I wanted to be a wrestler, but at the age of four I discovered fencing at an introductory day in Montreuil. Since then, I've never wanted to stop. I started with foil, the weapon we give to all beginners. Then I joined the Cercle d'Escrime de Vincennes where, at the age of seven, I started my first competitions, trained by Guillaume Galvez, a fencing master who also teaches at Sorbonne University. I chose the sabre, a lesser-known weapon than the foil, but one that demands greater speed and aggressiveness.

You are currently in your third year of a History degree. What are your career plans?

After my baccalauréat in sciences, I chose to do a degree in History. It's a discipline that I feel is essential for building a solid foundation of knowledge about our past. And it's all the more important for me as I want to go on to study for a master's degree in political science or international relations.

How do you reconcile your studies with top-level sport?

I devote most of my time to fencing. After a period with Racing Club de Paris, in 2020 I joined the Christian Bauer Academy in Orléans, which brings together the world's top 20 fencers, coached by the best international fencing master. I train from 9 a.m. to 3 p.m., five days a week, not counting weekend competitions.

All the skills I've acquired through top-level sport now help me in my studies. I study for two or three hours every day, as well as at weekends when I'm not competing, the lessons given to me by the other students. It's a balancing act. Organization is essential.

How does Sorbonne Université support you in this dual project?

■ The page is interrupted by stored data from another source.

--- config.mk ---
export PLATFORM = sky130hd
export DESIGN_NAME = integer_literal_scanner
export DESIGN_NICKNAME = d
export VERILOG_FILES = /design/src/rtl/ils_pkg.sv /design/src/rtl/ils_core.sv /design/src/rtl/integer_literal_scanner.sv
export SDC_FILE = /design/constraint.sdc
export NUM_CORES = 1
export LEC_CHECK = 0
export BUFFER_PORTS_ARGS = -buffer_cell sky130_fd_sc_hd__clkbuf_2
export CORE_ASPECT_RATIO = 2
export CORE_MARGIN = 10
export CORE_UTILIZATION = 55
export CTS_BUF_LIST = sky130_fd_sc_hd__clkbuf_16
export DETAILED_ROUTE_END_ITERATION = 10
export HOLD_SLACK_MARGIN = 0.15
export PLACE_DENSITY = 0.81
export SETUP_SLACK_MARGIN = 0.5
export SYNTH_ARGS = -nofsm -noshare
export SYNTH_HDL_FRONTEND = slang
export SYNTH_HIERARCHICAL = 1
export SYNTH_SLANG_ARGS = --single-unit
--- constraint.sdc ---
create_clock -name aclk -period 20.8 [get_ports aclk]
set_input_delay 4.16 -clock aclk [delete_from_list [all_inputs] [get_ports aclk]]
set_output_delay 4.16 -clock aclk [all_outputs]
set_load 0.005 [all_outputs]
--- src/rtl/ils_pkg.sv ---
// ----------------------------------------------------------------------------
// ils_pkg
// Types, character constants and decode helpers for the integer literal
// scanner.
// ----------------------------------------------------------------------------
package ils_pkg;

    typedef enum logic [1:0] {
        PH_START  = 2'd0,
        PH_MINUS  = 2'd1,
        PH_ZERO   = 2'd2,
        PH_DIGITS = 2'd3
    } phase_t;

    typedef enum logic [1:0] {
        ERR_NONE     = 2'd0,
        ERR_OVERFLOW = 2'd1,
        ERR_BADCHAR  = 2'd2
    } err_t;

    typedef struct packed {
        logic       ok;
        logic [3:0] val;
    } hex_t;

    localparam logic [7:0] CHAR_MINUS = 8'h2D;
    localparam logic [7:0] CHAR_ZERO  = 8'h30;
    localparam logic [7:0] CHAR_NINE  = 8'h39;

    localparam logic [4:0] RADIX_NONE = 5'd0;
    localparam logic [4:0] RADIX_BIN  = 5'd2;
    localparam logic [4:0] RADIX_OCT  = 5'd8;
    localparam logic [4:0] RADIX_DEC  = 5'd10;
    localparam logic [4:0] RADIX_HEX  = 5'd16;

    function automatic hex_t hex_value(input logic [7:0] ch);
        hex_t h;
        h.ok  = 1'b1;
        h.val = 4'd0;
        if (ch inside {[CHAR_ZERO:CHAR_NINE]}) begin
            h.val = 4'(ch - CHAR_ZERO);
        end else if (ch inside {["a":"f"]}) begin
            h.val = 4'(ch - 8'h57);
        end else if (ch inside {["A":"F"]}) begin
            h.val = 4'(ch - 8'h37);
        end else begin
            h.ok = 1'b0;
        end
        return h;
    endfunction

    function automatic logic [4:0] prefix_radix(input logic [7:0] ch);
        logic [4:0] r;
        case (ch)
            "b", "B": r = RADIX_BIN;
            "o", "O": r = RADIX_OCT;
            "d", "D": r = RADIX_DEC;
            "x", "X": r = RADIX_HEX;
            default:  r = RADIX_NONE;
        endcase
        return r;
    endfunction

endpackage
===== config.mk =====
export PLATFORM = sky130hd
export DESIGN_NAME = crc_framed_packet_parser_core
export DESIGN_NICKNAME = d
export VERILOG_FILES = /design/src/fpp_pkg.sv /design/src/fpp_ram.sv /design/src/fpp_front.sv /design/src/fpp_queue.sv /design/src/fpp_back.sv /design/src/crc_framed_packet_parser_core.sv
export SDC_FILE = /design/constraint.sdc
export NUM_CORES = 1
export LEC_CHECK = 0
export BUFFER_PORTS_ARGS = -buffer_cell sky130_fd_sc_hd__buf_2
export CORE_MARGIN = 2
export CORE_UTILIZATION = 35
export CTS_BUF_LIST = sky130_fd_sc_hd__clkbuf_4
export DETAILED_ROUTE_END_ITERATION = 10
export GPL_ROUTABILITY_DRIVEN = 0
export SLEW_MARGIN = 20
export SYNTH_ARGS = -nofsm -noshare
export SYNTH_HDL_FRONTEND = slang
export SYNTH_SLANG_ARGS = --single-unit

===== constraint.sdc =====
create_clock -name clk -period 3.9 [get_ports clk]
set_clock_uncertainty 0.2 [all_clocks]
set_input_delay 0.39 -clock clk [delete_from_list [all_inputs] [get_ports clk]]
set_output_delay 0.39 -clock clk [all_outputs]
set_load 0.05 [all_outputs]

The high-level sports scheme enables me to follow up on both academic and sporting matters. I'm exempt from class attendance requirements. My administrative status makes it easier for me to raise awareness of my situation among the teaching staff, and I have the support of a sports advisor at the university. In addition, I benefit from the Passport for the Olympics scholarship program supported by Crédit Agricole d'Ile-de-France Mécénat and the Sorbonne University Foundation, which provides financial assistance for my project.

What do the Paris Olympics mean to you?

It's a home revenge because I tested positive for Covid-19 the day before the Tokyo Olympics. Even if, for fencing, the Olympics are an easier competition than the World Cups and Grand Prix that punctuate the year, it's still the Olympics! The stress is tenfold.

When you get to a certain stage, you all want a medal. I don't know what color mine will be, but I'm hoping to win one! After that, the idea is not to look at the podium, but to concentrate match after match to win.

How are you preparing for this?

We've already started to step up our training, but from September onwards we'll be doubling our efforts, especially in terms of mental preparation. When I was preparing for the Tokyo Games, I saw that our behavior could change: we're more aggressive, more anxious. Mental preparation is very important. Fencing is a sport of speed. You have to know how to make the right choices and, above all, not have any doubts. The mind is decisive in a match. 

Do you have a ritual before each competition?

It's a routine before every training session or competition: I sit down, try to release all the pressure and say to myself: "Have fun, Zohra!

What is your most vivid memory of a competition?

I have two, one bad and one good. The first is not being able to take part in the Tokyo Olympics because I tested positive for Covid-19. The second is the pride of having been crowned double African champion last year. A title that was particularly close to my heart.

In June 2020, you were elected municipal councillor in charge of early childhood in the town of Bagnolet. How do you manage to do it all?

Every day, I set myself a little challenge; this is a big one, but I'll see it through! I felt that not enough young people were running for municipal office, so I thought: why not me?  I was campaigning to promote fencing in working-class neighborhoods, and found myself embroiled in a political campaign where I was elected. This mandate, which runs until 2026, is a very enriching experience. Early childhood isn't just about opening day-nursery places, it's also about the many projects I'm involved in with other delegations, such as disability and sport.

Photographie © François Le Guen

Notable Achievements:

  • African junior team vice-champion in Algiers in 2019.
  • Team bronze medal at the 2019 African Senior Fencing Championships in Bamako.
  • African junior women's sabre champion, individual and team, Ghana, 2020.
  • French university champion in team and 3rd in individual in 2022.